Assignment –
From the records below, count the lines containing the word "same" and give only that number.

Task inputs –

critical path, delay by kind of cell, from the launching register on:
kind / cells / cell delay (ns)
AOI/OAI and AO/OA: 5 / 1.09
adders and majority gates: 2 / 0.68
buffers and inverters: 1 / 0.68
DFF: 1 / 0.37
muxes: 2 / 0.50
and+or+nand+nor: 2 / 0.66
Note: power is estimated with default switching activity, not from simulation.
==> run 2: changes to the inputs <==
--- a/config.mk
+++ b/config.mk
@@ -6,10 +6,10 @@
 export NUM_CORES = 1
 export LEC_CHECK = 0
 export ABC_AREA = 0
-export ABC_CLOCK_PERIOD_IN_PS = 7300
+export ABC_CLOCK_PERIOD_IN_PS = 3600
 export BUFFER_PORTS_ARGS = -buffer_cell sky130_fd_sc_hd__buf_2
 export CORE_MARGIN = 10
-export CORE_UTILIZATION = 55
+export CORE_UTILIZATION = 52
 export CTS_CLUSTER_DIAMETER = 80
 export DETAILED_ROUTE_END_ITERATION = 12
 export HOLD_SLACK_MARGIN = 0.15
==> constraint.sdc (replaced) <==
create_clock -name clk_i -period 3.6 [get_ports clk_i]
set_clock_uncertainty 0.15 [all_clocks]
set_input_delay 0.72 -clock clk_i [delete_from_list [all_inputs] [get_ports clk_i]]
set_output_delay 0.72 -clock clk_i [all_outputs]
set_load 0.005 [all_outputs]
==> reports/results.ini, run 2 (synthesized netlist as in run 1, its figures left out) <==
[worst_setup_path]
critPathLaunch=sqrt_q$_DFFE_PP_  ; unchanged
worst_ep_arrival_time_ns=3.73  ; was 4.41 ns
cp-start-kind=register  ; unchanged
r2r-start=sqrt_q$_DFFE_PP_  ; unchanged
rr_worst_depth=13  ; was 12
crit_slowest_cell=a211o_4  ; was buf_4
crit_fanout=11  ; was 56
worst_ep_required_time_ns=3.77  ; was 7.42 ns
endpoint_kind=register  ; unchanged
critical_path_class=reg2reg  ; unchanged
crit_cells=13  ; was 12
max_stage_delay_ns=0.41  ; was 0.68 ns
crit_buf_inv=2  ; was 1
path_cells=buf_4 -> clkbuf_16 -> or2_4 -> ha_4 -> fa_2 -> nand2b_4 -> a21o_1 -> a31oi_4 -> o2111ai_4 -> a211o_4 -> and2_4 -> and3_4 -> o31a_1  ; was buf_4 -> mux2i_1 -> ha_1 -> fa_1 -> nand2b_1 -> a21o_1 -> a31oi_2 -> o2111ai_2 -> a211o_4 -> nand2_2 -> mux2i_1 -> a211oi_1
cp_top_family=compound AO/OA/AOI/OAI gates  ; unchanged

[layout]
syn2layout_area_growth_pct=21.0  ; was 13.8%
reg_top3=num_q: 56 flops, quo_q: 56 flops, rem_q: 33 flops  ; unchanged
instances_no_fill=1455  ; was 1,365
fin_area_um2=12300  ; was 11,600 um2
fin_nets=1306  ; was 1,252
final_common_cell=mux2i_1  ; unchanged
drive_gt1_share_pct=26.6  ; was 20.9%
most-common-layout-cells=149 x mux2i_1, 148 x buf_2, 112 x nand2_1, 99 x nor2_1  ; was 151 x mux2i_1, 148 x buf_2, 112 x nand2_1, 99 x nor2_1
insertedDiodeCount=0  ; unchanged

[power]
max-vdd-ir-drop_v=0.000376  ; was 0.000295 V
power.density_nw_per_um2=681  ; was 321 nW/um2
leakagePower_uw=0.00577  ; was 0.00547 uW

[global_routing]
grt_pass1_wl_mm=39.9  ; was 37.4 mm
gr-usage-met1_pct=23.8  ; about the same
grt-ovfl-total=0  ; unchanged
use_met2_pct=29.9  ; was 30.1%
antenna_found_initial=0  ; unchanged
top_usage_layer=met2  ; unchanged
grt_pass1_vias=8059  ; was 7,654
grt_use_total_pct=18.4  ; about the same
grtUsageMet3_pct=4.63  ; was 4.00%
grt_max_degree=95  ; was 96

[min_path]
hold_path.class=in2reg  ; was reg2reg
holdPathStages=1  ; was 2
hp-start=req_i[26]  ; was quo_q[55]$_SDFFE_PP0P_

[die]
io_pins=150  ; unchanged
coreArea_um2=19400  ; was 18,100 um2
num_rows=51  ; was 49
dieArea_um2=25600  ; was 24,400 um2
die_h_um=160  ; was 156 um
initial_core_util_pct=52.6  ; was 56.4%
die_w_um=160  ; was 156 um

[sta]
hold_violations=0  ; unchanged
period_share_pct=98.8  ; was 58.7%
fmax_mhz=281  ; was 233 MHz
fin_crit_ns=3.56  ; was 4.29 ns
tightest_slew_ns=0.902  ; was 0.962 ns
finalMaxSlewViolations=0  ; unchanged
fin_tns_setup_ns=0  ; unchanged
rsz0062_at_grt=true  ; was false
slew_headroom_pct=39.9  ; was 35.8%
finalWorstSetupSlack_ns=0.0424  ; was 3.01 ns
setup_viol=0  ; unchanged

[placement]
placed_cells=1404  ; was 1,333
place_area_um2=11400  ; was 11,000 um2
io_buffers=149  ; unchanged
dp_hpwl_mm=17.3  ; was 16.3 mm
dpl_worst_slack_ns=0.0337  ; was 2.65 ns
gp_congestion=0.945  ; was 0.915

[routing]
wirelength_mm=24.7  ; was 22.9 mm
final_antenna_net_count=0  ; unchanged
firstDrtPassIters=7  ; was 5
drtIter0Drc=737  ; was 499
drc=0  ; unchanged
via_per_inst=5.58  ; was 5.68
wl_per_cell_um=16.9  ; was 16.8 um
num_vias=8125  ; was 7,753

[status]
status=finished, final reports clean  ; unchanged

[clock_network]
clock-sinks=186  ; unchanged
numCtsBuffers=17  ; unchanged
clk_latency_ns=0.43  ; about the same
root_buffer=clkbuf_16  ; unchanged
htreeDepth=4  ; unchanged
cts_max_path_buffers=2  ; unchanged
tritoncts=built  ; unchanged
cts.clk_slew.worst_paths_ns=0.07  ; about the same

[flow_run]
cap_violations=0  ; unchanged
**config.mk**
```make
export PLATFORM = sky130hd
export DESIGN_NAME = dqe_cell
export DESIGN_NICKNAME = d
export VERILOG_FILES = /design/src/dqe_pkg.sv /design/src/dqe_cell.sv
export SDC_FILE = /design/constraint.sdc
export NUM_CORES = 1
export LEC_CHECK = 0
export ABC_AREA = 1
export BUFFER_PORTS_ARGS = -buffer_cell sky130_fd_sc_hd__clkbuf_2
export CAP_MARGIN = 20
export CORE_ASPECT_RATIO = 1.4
export CORE_MARGIN = 5
export CORE_UTILIZATION = 25
export DETAILED_ROUTE_END_ITERATION = 12
export PLACE_DENSITY_LB_ADDON = 0.3
export SYNTH_ARGS = -nofsm -noshare
export SYNTH_HDL_FRONTEND = slang
export SYNTH_SLANG_ARGS = --single-unit
```
**constraint.sdc**
```tcl
create_clock -name clock -period 23.1 [get_ports clock]
set_clock_uncertainty 0.2 [all_clocks]
set_input_delay 5.775 -clock clock [delete_from_list [all_inputs] [get_ports clock]]
set_output_delay 5.775 -clock clock [all_outputs]
set_load 0.01 [all_outputs]
```
**src/dqe_pkg.sv**
```systemverilog
// Shared types, codes and constants for the deadline expiry queue.
package dqe_pkg;

   localparam int CAPACITY = 16;

   localparam logic [1:0] CMD_INSERT = 2'd0;
   localparam logic [1:0] CMD_REMOVE = 2'd1;
   localparam logic [1:0] CMD_POP    = 2'd2;

   localparam logic [1:0] STATUS_OK   = 2'd0;
   localparam logic [1:0] STATUS_FULL = 2'd1;
   localparam logic [1:0] STATUS_DUP  = 2'd2;

   localparam logic [63:0] NEVER_TIME_RESET = '1;

   typedef struct packed {
      logic [1:0]  cmd;
      logic [7:0]  task_id;
      logic [63:0] deadline;
      logic [31:0] order_seq;
      logic [63:0] now_time;
   } req_type;

   typedef struct packed {
      logic [1:0]  status;
      logic        popped_valid;
      logic [7:0]  popped_task;
      logic [63:0] popped_deadline;
   } rsp_type;

   typedef struct packed {
      logic        valid;
      logic [63:0] deadline;
      logic [31:0] order_seq;
      logic [7:0]  task_id;
   } entry_type;

   typedef struct packed {
      logic less;
      logic match;
   } cell_flags_type;

   typedef enum logic [1:0] {
      OP_HOLD,
      OP_LOAD,
      OP_LEFT,
      OP_RIGHT
   } cell_op_type;

endpackage

```
**src/dqe_cell.sv**
```systemverilog
// One cell of the sorted queue: holds one entry, compares it and shifts.
module dqe_cell (
   input  logic                    clock,
   input  logic                    reset,
   input  logic                    cmp_en,
   input  dqe_pkg::entry_type      req_entry,
   input  dqe_pkg::cell_op_type    op,
   input  dqe_pkg::entry_type      left_entry,
   input  dqe_pkg::entry_type      right_entry,
   output dqe_pkg::entry_type      entry,
   output dqe_pkg::cell_flags_type flags
);

   dqe_pkg::entry_type      entry_ff;
   dqe_pkg::cell_flags_type flags_ff;
   dqe_pkg::cell_flags_type flags_in;

   always_comb begin
      flags_in.less  = !entry_ff.valid ||
                       ({req_entry.deadline, req_entry.order_seq, req_entry.task_id} <
                        {entry_ff.deadline, entry_ff.order_seq, entry_ff.task_id});
      flags_in.match = entry_ff.valid && (entry_ff.task_id == req_entry.task_id);
   end

   always_ff @(posedge clock) begin
      if (reset) begin
         entry_ff.valid <= 1'b0;
      end else begin
         case (op)
            dqe_pkg::OP_LOAD: begin
               entry_ff       <= req_entry;
               entry_ff.valid <= 1'b1;
            end
            dqe_pkg::OP_LEFT:  entry_ff <= left_entry;
            dqe_pkg::OP_RIGHT: entry_ff <= right_entry;
            default:           entry_ff <= entry_ff;
         endcase
      end
   end

   always_ff @(posedge clock) begin
      if (cmp_en) begin
         flags_ff <= flags_in;
      end
   end

   assign entry = entry_ff;
   assign flags = flags_ff;

endmodule

```
---- Yosys cells after proc, flatten, opt, wreduce, memory -nomap -nowiden ----
Cells that the tools add are included.
Widths: inputs -> output; s select.
storage, ports and cells
  register bits after elaboration ......... 107
  output and inout bits ................... 107
  input port bits ......................... 320
  word-level logic and storage cells ...... 18
operators by class
  multiplexer cells ....................... 1
  reduce and logical (&&, ||, !) cells .... 5
  equality and inequality tests ........... 4
  order comparisons ....................... 1
  bitwise gates (word level) .............. 1
operators with widths
  operator            number
  $pmux 105 s3        1
  $lt 104x104->1      1
  $eq 8x8->1          1
  $eq 2x2->1 const B  2
  $reduce_bool 3->1   1
  $eq 2x1->1 const B  1
  $reduce_and 2->1    1
  $logic_and 1x1->1   1
  $logic_not 1->1     1
  $logic_or 1x1->1    1
  $not 1->1           1

---- Logic depth before layout (Yosys ltp) ----
  depth after elaboration ................. 3
  mapped depth ............................ 15
  gate-level depth less buffers ........... 15

---- Worst setup path before layout ----
OpenSTA, ideal clock, no wires.
  path kind ............................... input-to-reg
  start ................................... input port op[0]
  end ..................................... register entry_ff, in the netlist entry[0] (enable)
  data arrival time ....................... 10.732 ns
  setup slack ............................. 11.599 ns
  data required time ...................... 22.331 ns
  cell stages on the path ................. 5
  buffers on the path ..................... 3
  setup time .............................. 0.569 ns
  path through ............................ buf_2 buf_2 buf_2 nor2_1 nor2_1
between the ends
  word-level cells in the longest chain between the ends .. 3
  elaborated cells on any way between the ends .. 5
  those cells by class .................... eq/ne: 3; reduce/logical: 2
RTL lines
  what                                      line            source
  start, declared                           dqe_cell.sv:7   input dqe_pkg::cell_op_type op,
  $eq 2x2->1 or $eq 2x1->1 (tied branches)  dqe_cell.sv:29  case (op)
  $reduce_bool 3->1 (no line) *             --
  $reduce_and 2->1 (no line) *              --
  end signal, assigned                      dqe_cell.sv:31  entry_ff <= req_entry;
  end signal, assigned                      dqe_cell.sv:34  dqe_pkg::OP_LEFT: entry_ff <= left_entry;
  end signal, assigned                      dqe_cell.sv:35  dqe_pkg::OP_RIGHT: entry_ff <= right_entry;
  end, declared                             dqe_cell.sv:14  dqe_pkg::entry_type entry_ff;
Every way passes the cells marked *; elsewhere a longest branch is shown, timed or not.
A chain may end at the register's enable or synchronous reset.

---- Worst setup path in the final report ----
  start ................................... input port op[1]
  end ..................................... register entry_ff, in the netlist entry[43] (data pin)
between the ends
  word-level cells in the longest chain between the ends .. 2
  elaborated cells on any way between the ends .. 4
  those cells by class .................... eq/ne: 3; mux: 1
RTL lines
  what                                      line
  $eq 2x2->1 or $eq 2x1->1 (tied branches)  dqe_cell.sv:29
  $pmux 105 s3 *                            dqe_cell.sv:29
Marked as above.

Exercise answer –
4